Video footage obtained by our reporter shows students queueing at the school park to board the vehicles. No social distancing was observed, and as it reaches its climax, two passengers clearly get into the passenger seat in front – originally designed to seat one passenger – and violate the adjusted capacity guideline to save the passengers N20. Their destination? Unilorin!
– The Was No Agreement, ‘Useless Students’ Violate Our Rules – Ajibade –
Reacting to the allegations, Prof. Ajibade admitted to partaking in the said meetings, but denied an agreement to increase the number of passengers in the vehicles, blaming ‘useless students’ for violating COVID-19 protocols in and around campus.

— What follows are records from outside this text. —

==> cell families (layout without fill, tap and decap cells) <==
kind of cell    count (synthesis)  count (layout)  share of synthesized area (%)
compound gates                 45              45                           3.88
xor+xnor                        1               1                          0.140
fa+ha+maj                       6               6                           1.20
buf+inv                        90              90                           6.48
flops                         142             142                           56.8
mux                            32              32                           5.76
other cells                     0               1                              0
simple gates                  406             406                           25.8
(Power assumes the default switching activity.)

In a chat with our reporter, he said, “when you make rules, there are people who violate it. You can send somebody to our gate, the security men check everybody. The useless students, what they do, as soon as they leave the security point and enter the campus, they remove it (facemasks). Then any vehicle that has overload, they drop the students. In fact, Student Affairs, we have apprehended several vehicles and have punished them to pay N10,000 fine to make sure they abide by COVID-19 protocol.”

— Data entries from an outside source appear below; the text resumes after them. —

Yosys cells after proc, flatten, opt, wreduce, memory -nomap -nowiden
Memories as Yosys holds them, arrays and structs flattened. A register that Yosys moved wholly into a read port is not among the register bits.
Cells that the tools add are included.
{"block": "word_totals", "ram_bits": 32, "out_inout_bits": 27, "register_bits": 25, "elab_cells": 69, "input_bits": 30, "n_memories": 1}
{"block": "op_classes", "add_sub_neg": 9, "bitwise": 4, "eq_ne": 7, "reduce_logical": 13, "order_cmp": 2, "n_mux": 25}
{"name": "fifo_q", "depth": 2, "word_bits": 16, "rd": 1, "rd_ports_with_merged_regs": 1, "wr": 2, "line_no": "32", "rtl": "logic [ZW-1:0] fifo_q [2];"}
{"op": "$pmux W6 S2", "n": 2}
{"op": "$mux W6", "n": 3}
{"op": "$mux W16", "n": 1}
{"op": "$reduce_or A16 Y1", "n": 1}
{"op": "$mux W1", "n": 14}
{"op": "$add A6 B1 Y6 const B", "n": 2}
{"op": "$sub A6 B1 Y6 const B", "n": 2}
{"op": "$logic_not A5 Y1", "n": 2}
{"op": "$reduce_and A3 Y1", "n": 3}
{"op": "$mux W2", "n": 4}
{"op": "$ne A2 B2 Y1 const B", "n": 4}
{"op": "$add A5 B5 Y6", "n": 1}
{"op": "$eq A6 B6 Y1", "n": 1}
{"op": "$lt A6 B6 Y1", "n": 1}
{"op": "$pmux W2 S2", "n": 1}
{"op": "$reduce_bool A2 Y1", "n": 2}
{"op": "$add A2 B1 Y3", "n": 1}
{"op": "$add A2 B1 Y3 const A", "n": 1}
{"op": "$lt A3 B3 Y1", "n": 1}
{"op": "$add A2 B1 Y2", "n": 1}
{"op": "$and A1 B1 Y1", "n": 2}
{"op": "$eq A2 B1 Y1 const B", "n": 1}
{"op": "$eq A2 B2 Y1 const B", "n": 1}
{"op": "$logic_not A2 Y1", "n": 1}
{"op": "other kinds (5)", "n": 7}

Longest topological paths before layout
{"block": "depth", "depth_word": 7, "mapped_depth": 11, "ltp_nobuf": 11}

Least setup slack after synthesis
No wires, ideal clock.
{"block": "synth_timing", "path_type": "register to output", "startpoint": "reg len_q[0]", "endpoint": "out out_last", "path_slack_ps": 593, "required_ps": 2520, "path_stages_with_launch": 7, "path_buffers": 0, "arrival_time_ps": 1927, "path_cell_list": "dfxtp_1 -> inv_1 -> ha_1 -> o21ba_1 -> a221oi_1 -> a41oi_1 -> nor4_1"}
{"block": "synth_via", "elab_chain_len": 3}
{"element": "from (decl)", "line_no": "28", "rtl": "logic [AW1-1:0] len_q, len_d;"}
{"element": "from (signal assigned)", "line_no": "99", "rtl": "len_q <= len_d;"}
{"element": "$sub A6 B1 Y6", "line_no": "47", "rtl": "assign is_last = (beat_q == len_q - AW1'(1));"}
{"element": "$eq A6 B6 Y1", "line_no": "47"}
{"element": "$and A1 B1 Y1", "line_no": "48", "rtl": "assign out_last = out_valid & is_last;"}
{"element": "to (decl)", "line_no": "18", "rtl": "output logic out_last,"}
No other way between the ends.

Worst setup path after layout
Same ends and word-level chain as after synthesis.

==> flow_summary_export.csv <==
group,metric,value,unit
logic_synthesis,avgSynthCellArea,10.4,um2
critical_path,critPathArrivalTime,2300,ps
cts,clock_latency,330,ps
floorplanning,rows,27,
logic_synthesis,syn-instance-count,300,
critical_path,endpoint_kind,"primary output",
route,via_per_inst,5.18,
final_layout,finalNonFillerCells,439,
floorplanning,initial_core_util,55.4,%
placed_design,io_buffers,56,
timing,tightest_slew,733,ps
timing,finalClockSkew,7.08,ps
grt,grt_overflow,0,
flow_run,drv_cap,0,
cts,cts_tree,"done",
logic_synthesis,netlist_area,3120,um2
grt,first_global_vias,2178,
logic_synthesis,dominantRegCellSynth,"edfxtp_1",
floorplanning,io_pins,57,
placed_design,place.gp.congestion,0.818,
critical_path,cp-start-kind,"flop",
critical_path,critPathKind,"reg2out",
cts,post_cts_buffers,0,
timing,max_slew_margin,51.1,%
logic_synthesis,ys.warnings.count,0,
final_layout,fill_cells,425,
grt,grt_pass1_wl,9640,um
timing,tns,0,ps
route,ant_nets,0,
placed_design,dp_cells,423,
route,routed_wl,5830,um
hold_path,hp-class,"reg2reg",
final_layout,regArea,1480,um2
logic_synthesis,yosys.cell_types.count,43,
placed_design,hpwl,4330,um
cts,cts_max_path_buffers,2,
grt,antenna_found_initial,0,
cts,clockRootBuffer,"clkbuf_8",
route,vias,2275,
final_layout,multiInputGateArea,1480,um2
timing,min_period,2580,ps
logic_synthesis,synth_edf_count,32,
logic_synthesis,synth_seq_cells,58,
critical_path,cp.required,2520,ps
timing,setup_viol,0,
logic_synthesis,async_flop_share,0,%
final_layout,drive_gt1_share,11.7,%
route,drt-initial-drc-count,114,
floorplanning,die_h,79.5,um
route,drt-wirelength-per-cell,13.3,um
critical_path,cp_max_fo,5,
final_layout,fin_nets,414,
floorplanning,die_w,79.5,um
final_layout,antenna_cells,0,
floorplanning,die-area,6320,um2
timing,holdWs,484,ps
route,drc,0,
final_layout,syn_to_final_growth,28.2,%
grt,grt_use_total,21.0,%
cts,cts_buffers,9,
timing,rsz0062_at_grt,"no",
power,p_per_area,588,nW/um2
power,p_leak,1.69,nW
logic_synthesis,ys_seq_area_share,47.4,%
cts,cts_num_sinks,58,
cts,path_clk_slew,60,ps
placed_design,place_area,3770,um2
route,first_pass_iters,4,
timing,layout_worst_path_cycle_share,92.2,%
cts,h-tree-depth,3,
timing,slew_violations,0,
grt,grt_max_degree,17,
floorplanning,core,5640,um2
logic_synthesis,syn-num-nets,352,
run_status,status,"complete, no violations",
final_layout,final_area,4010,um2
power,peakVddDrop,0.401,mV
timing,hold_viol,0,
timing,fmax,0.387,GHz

When the evidences of violation were posed to him, he dubbed it “a pure lie,” saying there was no agreement on overloading, and it was only obtainable anywhere beyond the campus. Ajibade denied our reporter’s efforts to present him hard evidences.
Unknown to the dean, his claim had been put to the test on multiple occasions, our reporter had boarded two overloaded vehicles from the terminus to the campus, and back to terminus, and on both occasions, the front passenger seats beside the driver, sat two passengers, and majority of passengers, as well as the driver, had no facial coverings. As expected, the security operatives sat idly.
– We Cannot Control Entrants Into Campus – VC –
Findings made by our reporters were brought before the Vice Chancellor of the institution, Prof. Sulyman Age Abdulkareem. In a chat with our reporter, he said “the thing is that we cannot control all the passengers coming into our campus, some are not our students.”
He said he was not aware of the overloading of buses but claimed there had been times he had observed the security officials “pulling down” students for not wearing masks.
Abdulkareem had not participated in the meetings and claimed to not know of the agreement that birthed the violation of COVID-19 violations on the institution he heads, but like the DSA, he was quick to shift the blame back to students.
– Kwara’s Share Of The Blame –
The Kwara state government has its share of blame though, the DSA mentioned that violations of the vehicle capacity were obtainable beyond campus, and he did not lie. Our reporter journeyed in an intra-state taxi and ‘keke’ on two different occasions, and the taxi, originally designed to convey one passenger in front and three backseat passengers, conveyed four passengers at the back.
The tricycle (keke) was no different, conveying two passengers beside the rider in front, a complete deviation from its original design.